Many animals migrate long distances to track seasonal changes in resources and habitats. Species from groups as diverse as mammals, birds, fish, insects and other invertebrates undertake regular long-distance movements. The most dramatic migrations can span entire continents or hemispheres, take several months to complete, and are accompanied by high energetic demands and extreme physiological changes. As a result, these migratory journeys can have profound ecological and evolutionary consequences. Owing to their long-distance movements and exposure to diverse habitats, migratory animals can have far-reaching implications for the emergence and spread of infectious diseases. On the one hand, migrations could enhance pathogen transmission through increased contact in dense populations or between multiple species at migratory staging areas or stopover sites, and migratory animals might harbor a greater diversity of parasite species or strains following exposure at different points in their migratory cycle. On the other hand, studies indicate that long-distance movements can reduce parasite prevalence by allowing animals to leave behind contaminated habitats or by lowering the survival of infected animals during long migratory journeys. The energetic demands of migration could lead to immunosuppression, leaving animals at risk for additional opportunistic infections.
Results/Conclusions
Despite the pervasiveness of animal migrations and their often-spectacular nature, their effects on host-pathogen dynamics remain largely unknown for many systems.
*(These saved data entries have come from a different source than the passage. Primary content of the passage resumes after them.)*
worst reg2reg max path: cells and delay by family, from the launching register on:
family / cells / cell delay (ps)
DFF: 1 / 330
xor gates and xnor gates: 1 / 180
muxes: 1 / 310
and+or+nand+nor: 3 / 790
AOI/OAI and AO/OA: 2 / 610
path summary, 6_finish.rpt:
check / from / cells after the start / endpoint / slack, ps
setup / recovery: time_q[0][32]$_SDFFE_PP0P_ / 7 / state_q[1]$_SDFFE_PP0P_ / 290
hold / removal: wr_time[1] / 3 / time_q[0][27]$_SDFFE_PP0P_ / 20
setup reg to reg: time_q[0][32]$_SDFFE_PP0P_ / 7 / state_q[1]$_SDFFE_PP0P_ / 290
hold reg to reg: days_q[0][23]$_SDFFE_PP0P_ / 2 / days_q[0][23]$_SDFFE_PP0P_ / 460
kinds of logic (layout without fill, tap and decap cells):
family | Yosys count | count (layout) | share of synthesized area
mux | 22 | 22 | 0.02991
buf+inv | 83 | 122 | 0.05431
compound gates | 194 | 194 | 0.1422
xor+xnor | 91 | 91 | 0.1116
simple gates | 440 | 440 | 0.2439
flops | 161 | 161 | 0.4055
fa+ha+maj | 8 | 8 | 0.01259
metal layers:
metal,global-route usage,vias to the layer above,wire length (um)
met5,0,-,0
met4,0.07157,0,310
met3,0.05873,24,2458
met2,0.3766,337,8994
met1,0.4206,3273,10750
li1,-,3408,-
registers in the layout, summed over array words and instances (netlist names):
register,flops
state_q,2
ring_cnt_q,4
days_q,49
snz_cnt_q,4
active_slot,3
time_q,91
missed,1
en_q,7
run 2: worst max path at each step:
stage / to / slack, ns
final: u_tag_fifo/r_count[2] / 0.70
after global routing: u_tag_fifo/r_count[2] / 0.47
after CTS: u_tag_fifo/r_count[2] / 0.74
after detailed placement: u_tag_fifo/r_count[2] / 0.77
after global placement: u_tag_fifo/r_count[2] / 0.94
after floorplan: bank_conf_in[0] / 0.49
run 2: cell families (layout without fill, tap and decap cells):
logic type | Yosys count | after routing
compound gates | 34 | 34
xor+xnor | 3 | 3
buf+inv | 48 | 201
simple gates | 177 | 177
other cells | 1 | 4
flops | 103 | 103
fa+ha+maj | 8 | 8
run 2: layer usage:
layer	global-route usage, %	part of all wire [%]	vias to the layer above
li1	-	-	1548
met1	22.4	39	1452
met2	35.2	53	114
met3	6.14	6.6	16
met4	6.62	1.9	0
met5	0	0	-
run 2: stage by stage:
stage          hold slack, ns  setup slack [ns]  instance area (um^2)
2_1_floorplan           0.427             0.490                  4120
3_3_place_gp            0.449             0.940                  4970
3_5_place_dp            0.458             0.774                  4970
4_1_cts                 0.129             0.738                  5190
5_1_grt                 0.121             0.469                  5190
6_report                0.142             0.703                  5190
[config.mk]
export PLATFORM = sky130hd
export DESIGN_NAME = muldiv_unit
export DESIGN_NICKNAME = d
export VERILOG_FILES = /design/src/rtl/muldiv_unit.sv
export SDC_FILE = /design/constraint.sdc
export NUM_CORES = 1
export LEC_CHECK = 0
export CAP_MARGIN = 15
export CORE_ASPECT_RATIO = 1.4
export CORE_MARGIN = 5
export CORE_UTILIZATION = 55
export DETAILED_ROUTE_END_ITERATION = 8
export DONT_BUFFER_PORTS = 1
export PLACE_DENSITY_LB_ADDON = 0.2
export SLEW_MARGIN = 20
export SYNTH_ARGS = -nofsm -noshare
export SYNTH_HDL_FRONTEND = slang
export SYNTH_SLANG_ARGS = --single-unit
export TNS_END_PERCENT = 30
[constraint.sdc]
create_clock -name clk -period 5.45 [get_ports clk]
set_input_delay 0.8175 -clock clk [delete_from_list [all_inputs] [get_ports clk]]
set_output_delay 0.8175 -clock clk [all_outputs]
set_load 0.02 [all_outputs]
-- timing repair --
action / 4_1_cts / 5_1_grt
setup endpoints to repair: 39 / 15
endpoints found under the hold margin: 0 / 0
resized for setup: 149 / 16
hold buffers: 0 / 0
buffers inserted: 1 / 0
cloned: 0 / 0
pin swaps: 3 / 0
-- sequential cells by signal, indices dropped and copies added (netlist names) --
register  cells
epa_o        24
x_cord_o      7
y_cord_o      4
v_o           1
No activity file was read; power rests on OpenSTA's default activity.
$ cat src/rtl/tx_link_sched.sv
// Link-level transmit scheduler: walks the link through idle, COM training, active data and
// EIOS idle entry, round-robins three sources onto the transmitter and inserts periodic SKPs.
module tx_link_sched #(
    parameter int unsigned TS_LEN  = 16,
    parameter int unsigned BURST   = 4,
    parameter int unsigned SKP_INT = 64
) (
    input  logic        clk,
    input  logic        rst,
    input  logic        link_en,
    input  logic        idle_req,
    input  logic        tx_rdy,
    input  logic [2:0]  req,
    input  logic [7:0]  data8,
    input  logic [15:0] data16,
    input  logic [31:0] data32,
    output logic [2:0]  gnt,
    output logic        enb,
    output logic        TxElecIdle,
    output logic        K,
    output logic [1:0]  dataS,
    output logic [31:0] dataOut,
    output logic        link_up
);

    localparam int unsigned TSW = $clog2(TS_LEN + 1);
    localparam int unsigned BW  = $clog2(BURST + 1);
    localparam int unsigned SW  = $clog2(SKP_INT + 1);

    localparam logic [TSW-1:0] TS_LAST = TSW'(TS_LEN - 1);
    localparam logic [BW-1:0]  B_LAST  = BW'(BURST - 1);
    localparam logic [SW-1:0]  SKP_MAX = SW'(SKP_INT);

    localparam logic [7:0] SYM_COM  = 8'hBC;
    localparam logic [7:0] SYM_SKP  = 8'h1C;
    localparam logic [7:0] SYM_PAD  = 8'hF7;
    localparam logic [7:0] SYM_EIOS = 8'h7C;

    typedef enum logic [1:0] {IDLE, TRAIN, ACTIVE, EIDLE_WAIT} state_t;

    state_t         state, stateNxt;
    logic           ownerVld, ownerVldNxt;
    logic [1:0]     owner, ownerNxt;
    logic [1:0]     rrPtr, rrPtrNxt;
    logic [TSW-1:0] tsCnt, tsCntNxt;
    logic [BW-1:0]  burstCnt, burstCntNxt;
    logic [SW-1:0]  skpCnt, skpCntNxt;
    logic           enbNxt, elecIdleNxt, kNxt;
    logic [1:0]     dataSNxt;
    logic [31:0]    dataOutNxt;

    logic           pickVld;
    logic [1:0]     pickIdx;
    logic [2:0]     cand;
    logic [31:0]    srcData;

    assign link_up = (state == ACTIVE);
    assign gnt     = (state == ACTIVE && ownerVld) ? (3'b001 << owner) : 3'b000;

    // First requester at or after rrPtr, wrapping modulo 3
    always_comb begin
        pickVld = 1'b0;
        pickIdx = '0;
        cand    = '0;
        for (int unsigned i = 0; i < 3; i++) begin
            cand = {1'b0, rrPtr} + 3'(i);
            if (cand >= 3'd3) cand = cand - 3'd3;
            if (!pickVld && req[cand[1:0]]) begin
                pickVld = 1'b1;
                pickIdx = cand[1:0];
            end
        end
    end

    always_comb begin
        case (owner)
            2'd0:    srcData = {24'h0, data8};
            2'd1:    srcData = {16'h0, data16};
            default: srcData = data32;
        endcase
    end

    always_comb begin
        stateNxt    = state;
        ownerVldNxt = ownerVld;
        ownerNxt    = owner;
        rrPtrNxt    = rrPtr;
        tsCntNxt    = tsCnt;
        burstCntNxt = burstCnt;
        skpCntNxt   = skpCnt;
        enbNxt      = enb;
        elecIdleNxt = TxElecIdle;
        kNxt        = K;
        dataSNxt    = dataS;
        dataOutNxt  = dataOut;

        if (state != IDLE && !link_en) begin
            // Abort ignores tx_rdy; rrPtr survives so fairness carries across retraining
            stateNxt    = IDLE;
            ownerVldNxt = 1'b0;
            ownerNxt    = '0;
            tsCntNxt    = '0;
            burstCntNxt = '0;
            skpCntNxt   = '0;
            enbNxt      = 1'b0;
            elecIdleNxt = 1'b1;
            kNxt        = 1'b0;
            dataSNxt    = 2'b00;
            dataOutNxt  = '0;
        end else if (tx_rdy) begin
            case (state)
                IDLE: begin
                    if (link_en) begin
                        stateNxt    = TRAIN;
                        enbNxt      = 1'b1;
                        elecIdleNxt = 1'b0;
                        tsCntNxt    = '0;
                    end
                end
                TRAIN: begin
                    kNxt       = 1'b1;
                    dataSNxt   = 2'b00;
                    dataOutNxt = {24'h0, SYM_COM};
                    tsCntNxt   = tsCnt + 1'b1;
                    if (tsCnt == TS_LAST) stateNxt = ACTIVE;
                end
                ACTIVE: begin
                    kNxt     = 1'b1;
                    dataSNxt = 2'b00;
                    if (ownerVld && req[owner]) begin
                        kNxt        = 1'b0;
                        dataSNxt    = owner;
                        dataOutNxt  = srcData;
                        burstCntNxt = burstCnt + 1'b1;
                        if (skpCnt != SKP_MAX) skpCntNxt = skpCnt + 1'b1;
                        if (burstCnt == B_LAST) ownerVldNxt = 1'b0;
                    end else if (ownerVld) begin
                        ownerVldNxt = 1'b0;
                        dataOutNxt  = {24'h0, SYM_PAD};
                    end else if (idle_req) begin
                        dataOutNxt = {24'h0, SYM_EIOS};
                        stateNxt   = EIDLE_WAIT;
                    end else if (skpCnt >= SKP_MAX) begin
                        dataOutNxt = {24'h0, SYM_SKP};
                        skpCntNxt  = '0;
                    end else begin
                        dataOutNxt = {24'h0, SYM_PAD};
                        if (pickVld) begin
                            ownerVldNxt = 1'b1;
                            ownerNxt    = pickIdx;
                            burstCntNxt = '0;
                            rrPtrNxt    = (pickIdx == 2'd2) ? 2'd0 : pickIdx + 2'd1;
                        end
                    end
                end
                EIDLE_WAIT: begin
                    stateNxt    = IDLE;
                    elecIdleNxt = 1'b1;
                    enbNxt      = 1'b0;
                    kNxt        = 1'b0;
                    dataSNxt    = 2'b00;
                    dataOutNxt  = '0;
                end
                default: stateNxt = IDLE;
            endcase
        end
    end

    always_ff @(posedge clk or negedge rst) begin
        if (!rst) begin
            state      <= IDLE;
            ownerVld   <= 1'b0;
            owner      <= '0;
            rrPtr      <= '0;
            tsCnt      <= '0;
            burstCnt   <= '0;
            skpCnt     <= '0;
            enb        <= 1'b0;
            TxElecIdle <= 1'b1;
            K          <= 1'b0;
            dataS      <= 2'b00;
            dataOut    <= '0;
        end else begin
            state      <= stateNxt;
            ownerVld   <= ownerVldNxt;
            owner      <= ownerNxt;
            rrPtr      <= rrPtrNxt;
            tsCnt      <= tsCntNxt;
            burstCnt   <= burstCntNxt;
            skpCnt     <= skpCntNxt;
            enb        <= enbNxt;
            TxElecIdle <= elecIdleNxt;
            K          <= kNxt;
            dataS      <= dataSNxt;
            dataOut    <= dataOutNxt;
        end
    end

endmodule

$ cat config.mk
export PLATFORM = sky130hd
export DESIGN_NAME = tx_link_sched
export DESIGN_NICKNAME = d
export VERILOG_FILES = /design/src/rtl/tx_link_sched.sv
export SDC_FILE = /design/constraint.sdc
export NUM_CORES = 1
export LEC_CHECK = 0
export ABC_CLOCK_PERIOD_IN_PS = 2800
export CAP_MARGIN = 30
export CORE_MARGIN = 10
export CORE_UTILIZATION = 40
export CTS_CLUSTER_SIZE = 20
export DETAILED_ROUTE_END_ITERATION = 10
export PLACE_DENSITY = 0.71
export SYNTH_ARGS = -nofsm -noshare
export SYNTH_HDL_FRONTEND = slang
export SYNTH_SLANG_ARGS = --single-unit
$ cat constraint.sdc
create_clock -name clk -period 2.8 [get_ports clk]
set_input_delay 0.42 -clock clk [delete_from_list [all_inputs] [get_ports clk]]
set_output_delay 0.42 -clock clk [all_outputs]
set_load 0.05 [all_outputs]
Knowledge of these interactions is necessary to assess the consequences for both public health and biodiversity. Many populations of migratory animals are declining and consequently particularly vulnerable to changing landscapes. Responses of migratory species to climate change might further influence infectious disease dynamics. Some migratory species have already responded to these changes. By shifting geographic distributions and migration routes in response to temperature and temperature-dependent availability of key resources, the composition of ecological communities may change, with new groups of species coming into contact with one another, potentially facilitating cross-species transmission of infectious diseases and causing devastating pathogen-induced population declines in previously unexposed host populations. Additionally, conservation management of many migratory species requires international collaborative efforts to monitor large-scale movements and assess global patterns of disease emergence. Thus, understanding how human activities that alter migratory patterns influence wildlife-pathogen dynamics is urgently needed to help guide conservation and management of migratory species and mitigate future risks from infectious disease.